TASK DIRECTIONS — For the records that follow, please set down exactly the lines between the one holding "export IMPL_ios=135" and the one holding "export IMPL_crit_buf_inv=1", inclusive, and only those.

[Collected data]
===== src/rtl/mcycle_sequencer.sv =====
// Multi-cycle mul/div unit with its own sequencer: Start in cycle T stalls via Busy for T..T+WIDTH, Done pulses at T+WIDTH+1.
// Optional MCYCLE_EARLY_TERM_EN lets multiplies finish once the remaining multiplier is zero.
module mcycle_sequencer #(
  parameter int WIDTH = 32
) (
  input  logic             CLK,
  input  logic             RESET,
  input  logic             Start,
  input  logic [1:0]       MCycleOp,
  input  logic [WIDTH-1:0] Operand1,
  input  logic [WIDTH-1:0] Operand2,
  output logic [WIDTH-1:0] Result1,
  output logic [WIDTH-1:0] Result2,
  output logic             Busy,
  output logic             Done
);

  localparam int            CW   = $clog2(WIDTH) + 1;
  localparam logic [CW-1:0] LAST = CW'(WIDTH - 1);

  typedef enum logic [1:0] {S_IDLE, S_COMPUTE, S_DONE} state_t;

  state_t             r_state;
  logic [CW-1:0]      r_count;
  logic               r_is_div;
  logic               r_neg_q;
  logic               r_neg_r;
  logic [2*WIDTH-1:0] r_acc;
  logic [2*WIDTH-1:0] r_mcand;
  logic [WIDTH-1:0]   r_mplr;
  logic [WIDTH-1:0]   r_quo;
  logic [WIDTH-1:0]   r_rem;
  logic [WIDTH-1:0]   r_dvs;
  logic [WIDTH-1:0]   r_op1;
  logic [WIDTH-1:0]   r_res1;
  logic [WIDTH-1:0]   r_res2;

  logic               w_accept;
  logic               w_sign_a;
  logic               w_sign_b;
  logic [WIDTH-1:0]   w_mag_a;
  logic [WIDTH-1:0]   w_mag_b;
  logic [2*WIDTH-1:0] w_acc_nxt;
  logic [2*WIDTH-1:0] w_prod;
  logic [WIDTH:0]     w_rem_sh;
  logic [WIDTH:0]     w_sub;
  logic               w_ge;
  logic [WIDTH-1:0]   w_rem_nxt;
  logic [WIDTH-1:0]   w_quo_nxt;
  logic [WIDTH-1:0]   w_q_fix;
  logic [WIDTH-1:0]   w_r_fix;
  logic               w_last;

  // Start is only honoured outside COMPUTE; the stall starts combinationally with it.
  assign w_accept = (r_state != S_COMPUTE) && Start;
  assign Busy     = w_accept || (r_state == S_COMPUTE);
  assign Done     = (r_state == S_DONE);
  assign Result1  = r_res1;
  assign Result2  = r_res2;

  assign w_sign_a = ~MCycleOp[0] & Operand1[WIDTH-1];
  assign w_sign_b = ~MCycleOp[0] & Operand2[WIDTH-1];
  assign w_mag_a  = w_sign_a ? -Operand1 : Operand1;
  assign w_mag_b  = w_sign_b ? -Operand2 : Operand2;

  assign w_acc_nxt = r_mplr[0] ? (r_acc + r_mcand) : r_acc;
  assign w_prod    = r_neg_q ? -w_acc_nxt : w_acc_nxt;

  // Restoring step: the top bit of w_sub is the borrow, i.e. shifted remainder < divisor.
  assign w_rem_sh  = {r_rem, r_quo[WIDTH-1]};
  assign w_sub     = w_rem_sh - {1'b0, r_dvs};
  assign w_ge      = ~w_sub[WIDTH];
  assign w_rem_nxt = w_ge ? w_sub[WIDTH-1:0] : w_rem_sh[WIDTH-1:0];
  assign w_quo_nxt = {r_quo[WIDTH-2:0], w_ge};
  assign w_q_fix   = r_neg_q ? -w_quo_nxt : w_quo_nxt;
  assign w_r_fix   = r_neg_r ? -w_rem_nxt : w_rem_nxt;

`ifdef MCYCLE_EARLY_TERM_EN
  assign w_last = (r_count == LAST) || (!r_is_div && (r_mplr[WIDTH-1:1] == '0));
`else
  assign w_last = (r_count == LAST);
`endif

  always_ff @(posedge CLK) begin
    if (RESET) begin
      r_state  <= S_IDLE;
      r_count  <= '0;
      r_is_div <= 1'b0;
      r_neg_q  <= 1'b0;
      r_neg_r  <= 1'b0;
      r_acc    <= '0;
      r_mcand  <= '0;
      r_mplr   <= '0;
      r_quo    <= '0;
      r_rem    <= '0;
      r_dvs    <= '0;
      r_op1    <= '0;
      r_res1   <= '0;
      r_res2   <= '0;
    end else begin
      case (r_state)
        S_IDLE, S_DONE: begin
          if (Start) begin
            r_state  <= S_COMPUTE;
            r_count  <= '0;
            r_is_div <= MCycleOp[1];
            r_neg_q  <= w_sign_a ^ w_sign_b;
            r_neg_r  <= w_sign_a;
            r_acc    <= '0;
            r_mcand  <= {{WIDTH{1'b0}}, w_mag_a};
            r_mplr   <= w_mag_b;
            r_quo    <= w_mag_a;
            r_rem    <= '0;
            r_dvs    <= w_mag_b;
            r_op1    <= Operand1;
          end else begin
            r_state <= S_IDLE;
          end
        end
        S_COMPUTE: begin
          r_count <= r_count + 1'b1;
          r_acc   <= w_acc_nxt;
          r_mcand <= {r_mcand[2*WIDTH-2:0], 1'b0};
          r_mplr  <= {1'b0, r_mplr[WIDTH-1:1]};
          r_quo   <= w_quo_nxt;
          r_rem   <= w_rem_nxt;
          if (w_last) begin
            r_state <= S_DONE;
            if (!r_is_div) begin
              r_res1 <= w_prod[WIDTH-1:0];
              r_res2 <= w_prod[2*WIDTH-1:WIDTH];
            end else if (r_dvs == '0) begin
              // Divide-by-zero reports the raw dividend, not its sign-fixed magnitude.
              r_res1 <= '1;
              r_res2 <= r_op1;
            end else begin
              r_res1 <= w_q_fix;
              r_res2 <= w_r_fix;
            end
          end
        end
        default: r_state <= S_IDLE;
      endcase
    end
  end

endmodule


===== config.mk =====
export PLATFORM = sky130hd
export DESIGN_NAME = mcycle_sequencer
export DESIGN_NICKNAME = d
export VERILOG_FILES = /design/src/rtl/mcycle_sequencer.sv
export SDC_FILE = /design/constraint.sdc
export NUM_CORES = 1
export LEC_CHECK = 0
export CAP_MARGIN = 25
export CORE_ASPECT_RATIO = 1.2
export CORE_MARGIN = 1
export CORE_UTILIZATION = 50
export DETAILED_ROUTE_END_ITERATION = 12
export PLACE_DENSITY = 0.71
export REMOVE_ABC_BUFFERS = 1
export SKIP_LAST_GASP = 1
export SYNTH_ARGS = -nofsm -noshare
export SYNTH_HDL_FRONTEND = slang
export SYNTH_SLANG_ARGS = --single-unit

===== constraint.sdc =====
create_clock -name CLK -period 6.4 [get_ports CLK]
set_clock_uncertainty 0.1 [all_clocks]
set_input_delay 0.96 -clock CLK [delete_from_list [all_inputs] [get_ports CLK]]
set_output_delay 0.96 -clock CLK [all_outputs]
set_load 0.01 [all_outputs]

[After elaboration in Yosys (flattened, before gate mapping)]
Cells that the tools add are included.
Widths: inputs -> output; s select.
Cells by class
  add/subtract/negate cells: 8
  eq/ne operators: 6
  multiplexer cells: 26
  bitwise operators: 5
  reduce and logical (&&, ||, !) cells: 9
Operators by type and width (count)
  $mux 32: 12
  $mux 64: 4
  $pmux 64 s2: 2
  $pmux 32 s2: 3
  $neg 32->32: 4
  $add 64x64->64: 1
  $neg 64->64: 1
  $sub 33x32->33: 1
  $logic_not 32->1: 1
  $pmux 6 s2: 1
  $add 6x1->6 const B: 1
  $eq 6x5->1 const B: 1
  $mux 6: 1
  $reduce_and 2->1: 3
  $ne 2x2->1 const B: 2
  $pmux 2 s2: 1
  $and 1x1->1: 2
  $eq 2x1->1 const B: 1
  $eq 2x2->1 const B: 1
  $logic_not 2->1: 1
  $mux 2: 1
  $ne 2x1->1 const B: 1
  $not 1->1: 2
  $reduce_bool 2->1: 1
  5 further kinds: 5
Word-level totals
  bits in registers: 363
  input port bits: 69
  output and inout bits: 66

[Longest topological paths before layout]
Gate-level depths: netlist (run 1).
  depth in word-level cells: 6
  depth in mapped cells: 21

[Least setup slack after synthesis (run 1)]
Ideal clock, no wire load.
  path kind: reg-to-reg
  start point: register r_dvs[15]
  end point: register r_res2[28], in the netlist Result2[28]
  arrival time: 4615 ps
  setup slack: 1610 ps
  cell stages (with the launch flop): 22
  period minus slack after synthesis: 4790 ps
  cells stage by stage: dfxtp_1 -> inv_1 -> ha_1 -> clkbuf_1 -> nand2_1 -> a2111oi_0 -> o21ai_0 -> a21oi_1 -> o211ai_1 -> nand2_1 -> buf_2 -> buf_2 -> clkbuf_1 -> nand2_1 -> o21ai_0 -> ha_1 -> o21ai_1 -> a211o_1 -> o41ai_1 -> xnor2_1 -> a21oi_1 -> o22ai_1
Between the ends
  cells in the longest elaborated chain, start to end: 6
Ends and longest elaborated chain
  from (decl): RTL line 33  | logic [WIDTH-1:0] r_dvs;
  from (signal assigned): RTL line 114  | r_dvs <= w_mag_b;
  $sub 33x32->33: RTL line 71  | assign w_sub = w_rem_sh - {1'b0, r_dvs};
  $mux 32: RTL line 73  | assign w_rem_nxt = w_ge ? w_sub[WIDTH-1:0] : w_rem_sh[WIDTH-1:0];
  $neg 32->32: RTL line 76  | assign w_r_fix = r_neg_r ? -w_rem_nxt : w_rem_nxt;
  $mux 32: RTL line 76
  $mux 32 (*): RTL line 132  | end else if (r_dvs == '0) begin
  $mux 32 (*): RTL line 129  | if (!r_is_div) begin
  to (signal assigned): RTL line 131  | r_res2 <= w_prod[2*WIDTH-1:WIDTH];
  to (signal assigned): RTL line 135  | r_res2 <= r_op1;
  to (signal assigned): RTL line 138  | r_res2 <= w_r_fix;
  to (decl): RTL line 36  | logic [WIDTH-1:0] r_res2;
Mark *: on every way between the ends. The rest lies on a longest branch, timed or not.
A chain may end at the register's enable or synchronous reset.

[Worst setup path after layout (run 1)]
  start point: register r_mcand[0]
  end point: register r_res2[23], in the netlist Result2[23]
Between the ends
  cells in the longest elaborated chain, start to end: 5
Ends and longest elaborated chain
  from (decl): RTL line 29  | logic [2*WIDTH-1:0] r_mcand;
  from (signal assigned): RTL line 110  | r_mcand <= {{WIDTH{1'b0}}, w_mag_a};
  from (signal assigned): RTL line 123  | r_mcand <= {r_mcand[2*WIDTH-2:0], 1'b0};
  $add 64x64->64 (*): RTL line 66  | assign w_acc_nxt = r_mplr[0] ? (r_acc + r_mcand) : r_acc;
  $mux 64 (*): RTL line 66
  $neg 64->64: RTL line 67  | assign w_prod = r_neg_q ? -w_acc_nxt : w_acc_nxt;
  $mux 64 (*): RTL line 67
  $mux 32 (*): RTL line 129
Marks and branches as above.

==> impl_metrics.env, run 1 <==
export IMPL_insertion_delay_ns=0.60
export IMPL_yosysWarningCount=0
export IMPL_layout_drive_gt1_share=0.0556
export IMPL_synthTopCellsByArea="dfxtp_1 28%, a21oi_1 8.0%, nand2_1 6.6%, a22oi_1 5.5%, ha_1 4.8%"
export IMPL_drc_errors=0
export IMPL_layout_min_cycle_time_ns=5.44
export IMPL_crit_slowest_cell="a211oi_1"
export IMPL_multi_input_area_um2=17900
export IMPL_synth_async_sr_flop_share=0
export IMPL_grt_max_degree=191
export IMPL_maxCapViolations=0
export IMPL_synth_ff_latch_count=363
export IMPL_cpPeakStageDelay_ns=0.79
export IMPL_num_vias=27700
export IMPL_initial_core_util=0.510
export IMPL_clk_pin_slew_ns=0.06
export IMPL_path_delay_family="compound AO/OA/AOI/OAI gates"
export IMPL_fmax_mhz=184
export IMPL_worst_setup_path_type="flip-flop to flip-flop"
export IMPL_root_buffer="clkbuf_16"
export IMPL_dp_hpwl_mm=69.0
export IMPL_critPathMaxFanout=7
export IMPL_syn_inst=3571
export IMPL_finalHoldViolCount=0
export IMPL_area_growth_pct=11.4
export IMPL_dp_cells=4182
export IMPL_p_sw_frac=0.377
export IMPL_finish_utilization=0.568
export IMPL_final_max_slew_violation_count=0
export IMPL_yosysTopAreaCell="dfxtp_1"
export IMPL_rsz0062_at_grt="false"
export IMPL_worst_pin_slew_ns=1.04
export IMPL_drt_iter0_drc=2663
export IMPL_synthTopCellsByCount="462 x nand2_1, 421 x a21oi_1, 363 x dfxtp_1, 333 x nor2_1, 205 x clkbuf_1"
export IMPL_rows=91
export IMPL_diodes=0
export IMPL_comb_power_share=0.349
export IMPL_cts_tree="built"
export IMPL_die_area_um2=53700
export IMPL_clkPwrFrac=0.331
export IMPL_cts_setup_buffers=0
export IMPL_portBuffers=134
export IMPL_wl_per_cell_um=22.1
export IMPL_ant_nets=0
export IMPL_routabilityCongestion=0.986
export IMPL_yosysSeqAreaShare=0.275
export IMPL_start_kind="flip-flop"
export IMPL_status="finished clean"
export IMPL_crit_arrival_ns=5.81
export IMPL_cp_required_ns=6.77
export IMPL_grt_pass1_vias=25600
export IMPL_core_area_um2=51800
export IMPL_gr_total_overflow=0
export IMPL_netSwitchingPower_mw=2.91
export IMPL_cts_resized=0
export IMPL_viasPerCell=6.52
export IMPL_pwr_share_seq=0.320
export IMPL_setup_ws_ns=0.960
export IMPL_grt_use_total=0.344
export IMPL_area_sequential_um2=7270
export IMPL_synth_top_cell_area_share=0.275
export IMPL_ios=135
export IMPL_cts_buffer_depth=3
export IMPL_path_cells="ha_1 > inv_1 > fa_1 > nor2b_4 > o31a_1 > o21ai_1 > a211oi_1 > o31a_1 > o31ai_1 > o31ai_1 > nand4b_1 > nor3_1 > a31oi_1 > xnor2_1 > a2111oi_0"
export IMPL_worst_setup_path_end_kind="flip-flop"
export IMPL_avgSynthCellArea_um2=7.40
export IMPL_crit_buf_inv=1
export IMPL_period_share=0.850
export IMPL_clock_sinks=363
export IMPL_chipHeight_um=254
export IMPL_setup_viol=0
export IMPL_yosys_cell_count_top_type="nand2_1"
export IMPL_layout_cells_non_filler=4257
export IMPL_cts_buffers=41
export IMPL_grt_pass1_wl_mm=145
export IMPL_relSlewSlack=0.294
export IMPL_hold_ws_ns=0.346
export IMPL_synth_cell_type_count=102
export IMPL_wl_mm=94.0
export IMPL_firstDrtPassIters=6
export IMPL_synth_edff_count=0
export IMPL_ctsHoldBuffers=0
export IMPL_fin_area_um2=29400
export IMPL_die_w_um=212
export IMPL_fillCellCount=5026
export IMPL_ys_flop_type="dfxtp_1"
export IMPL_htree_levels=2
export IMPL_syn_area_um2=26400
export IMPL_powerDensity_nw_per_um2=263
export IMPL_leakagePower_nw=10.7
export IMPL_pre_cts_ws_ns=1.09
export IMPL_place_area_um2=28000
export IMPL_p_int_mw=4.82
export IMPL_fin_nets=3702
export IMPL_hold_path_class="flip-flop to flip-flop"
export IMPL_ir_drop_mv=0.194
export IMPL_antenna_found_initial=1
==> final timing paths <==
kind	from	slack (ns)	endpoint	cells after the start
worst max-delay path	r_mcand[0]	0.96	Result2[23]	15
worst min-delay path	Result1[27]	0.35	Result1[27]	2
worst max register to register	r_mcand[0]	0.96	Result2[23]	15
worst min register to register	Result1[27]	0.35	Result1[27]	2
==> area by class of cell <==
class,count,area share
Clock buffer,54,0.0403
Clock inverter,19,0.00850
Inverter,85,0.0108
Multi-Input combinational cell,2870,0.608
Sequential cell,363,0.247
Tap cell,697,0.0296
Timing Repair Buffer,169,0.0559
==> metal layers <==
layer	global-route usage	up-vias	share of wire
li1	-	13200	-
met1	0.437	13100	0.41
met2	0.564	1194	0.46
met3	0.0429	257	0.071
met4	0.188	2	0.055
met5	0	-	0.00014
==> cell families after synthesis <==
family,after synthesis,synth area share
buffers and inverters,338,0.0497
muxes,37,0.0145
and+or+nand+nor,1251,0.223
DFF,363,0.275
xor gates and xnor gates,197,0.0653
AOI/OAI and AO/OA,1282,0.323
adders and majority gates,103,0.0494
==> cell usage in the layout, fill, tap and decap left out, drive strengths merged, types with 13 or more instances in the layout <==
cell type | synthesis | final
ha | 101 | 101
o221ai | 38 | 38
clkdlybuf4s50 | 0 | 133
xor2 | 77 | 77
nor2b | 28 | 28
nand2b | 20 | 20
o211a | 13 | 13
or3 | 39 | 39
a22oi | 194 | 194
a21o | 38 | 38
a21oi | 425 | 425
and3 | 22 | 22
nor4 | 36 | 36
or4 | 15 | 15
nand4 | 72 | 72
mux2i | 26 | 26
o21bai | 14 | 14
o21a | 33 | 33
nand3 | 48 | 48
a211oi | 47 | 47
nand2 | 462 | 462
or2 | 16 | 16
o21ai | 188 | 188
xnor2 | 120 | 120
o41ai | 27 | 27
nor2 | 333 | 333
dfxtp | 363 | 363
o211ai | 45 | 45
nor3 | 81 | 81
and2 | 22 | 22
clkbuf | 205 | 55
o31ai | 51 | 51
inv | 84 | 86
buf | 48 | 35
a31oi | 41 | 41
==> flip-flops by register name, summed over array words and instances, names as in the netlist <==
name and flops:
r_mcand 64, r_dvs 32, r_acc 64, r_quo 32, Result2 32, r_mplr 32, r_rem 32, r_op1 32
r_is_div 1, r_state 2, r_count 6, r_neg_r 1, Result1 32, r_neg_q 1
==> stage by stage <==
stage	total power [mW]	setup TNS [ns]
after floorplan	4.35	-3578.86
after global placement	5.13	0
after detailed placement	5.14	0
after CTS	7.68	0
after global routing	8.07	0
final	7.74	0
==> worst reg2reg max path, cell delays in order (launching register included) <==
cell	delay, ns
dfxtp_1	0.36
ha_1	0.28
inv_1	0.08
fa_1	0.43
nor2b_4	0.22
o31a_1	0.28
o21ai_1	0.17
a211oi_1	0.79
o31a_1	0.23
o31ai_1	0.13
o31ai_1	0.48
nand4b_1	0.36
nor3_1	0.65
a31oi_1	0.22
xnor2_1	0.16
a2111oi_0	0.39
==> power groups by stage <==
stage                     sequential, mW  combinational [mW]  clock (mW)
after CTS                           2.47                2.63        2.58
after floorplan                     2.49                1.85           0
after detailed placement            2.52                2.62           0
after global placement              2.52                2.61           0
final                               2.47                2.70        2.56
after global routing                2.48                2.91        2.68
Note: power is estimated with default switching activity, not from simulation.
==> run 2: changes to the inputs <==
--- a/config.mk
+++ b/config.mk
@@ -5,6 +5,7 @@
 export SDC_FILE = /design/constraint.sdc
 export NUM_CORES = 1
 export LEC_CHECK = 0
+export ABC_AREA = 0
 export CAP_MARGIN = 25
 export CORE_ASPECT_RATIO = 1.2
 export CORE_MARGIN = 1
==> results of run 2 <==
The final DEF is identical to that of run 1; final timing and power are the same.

TASK RESULT —
export IMPL_ios=135
export IMPL_cts_buffer_depth=3
export IMPL_path_cells="ha_1 > inv_1 > fa_1 > nor2b_4 > o31a_1 > o21ai_1 > a211oi_1 > o31a_1 > o31ai_1 > o31ai_1 > nand4b_1 > nor3_1 > a31oi_1 > xnor2_1 > a2111oi_0"
export IMPL_worst_setup_path_end_kind="flip-flop"
export IMPL_avgSynthCellArea_um2=7.40
export IMPL_crit_buf_inv=1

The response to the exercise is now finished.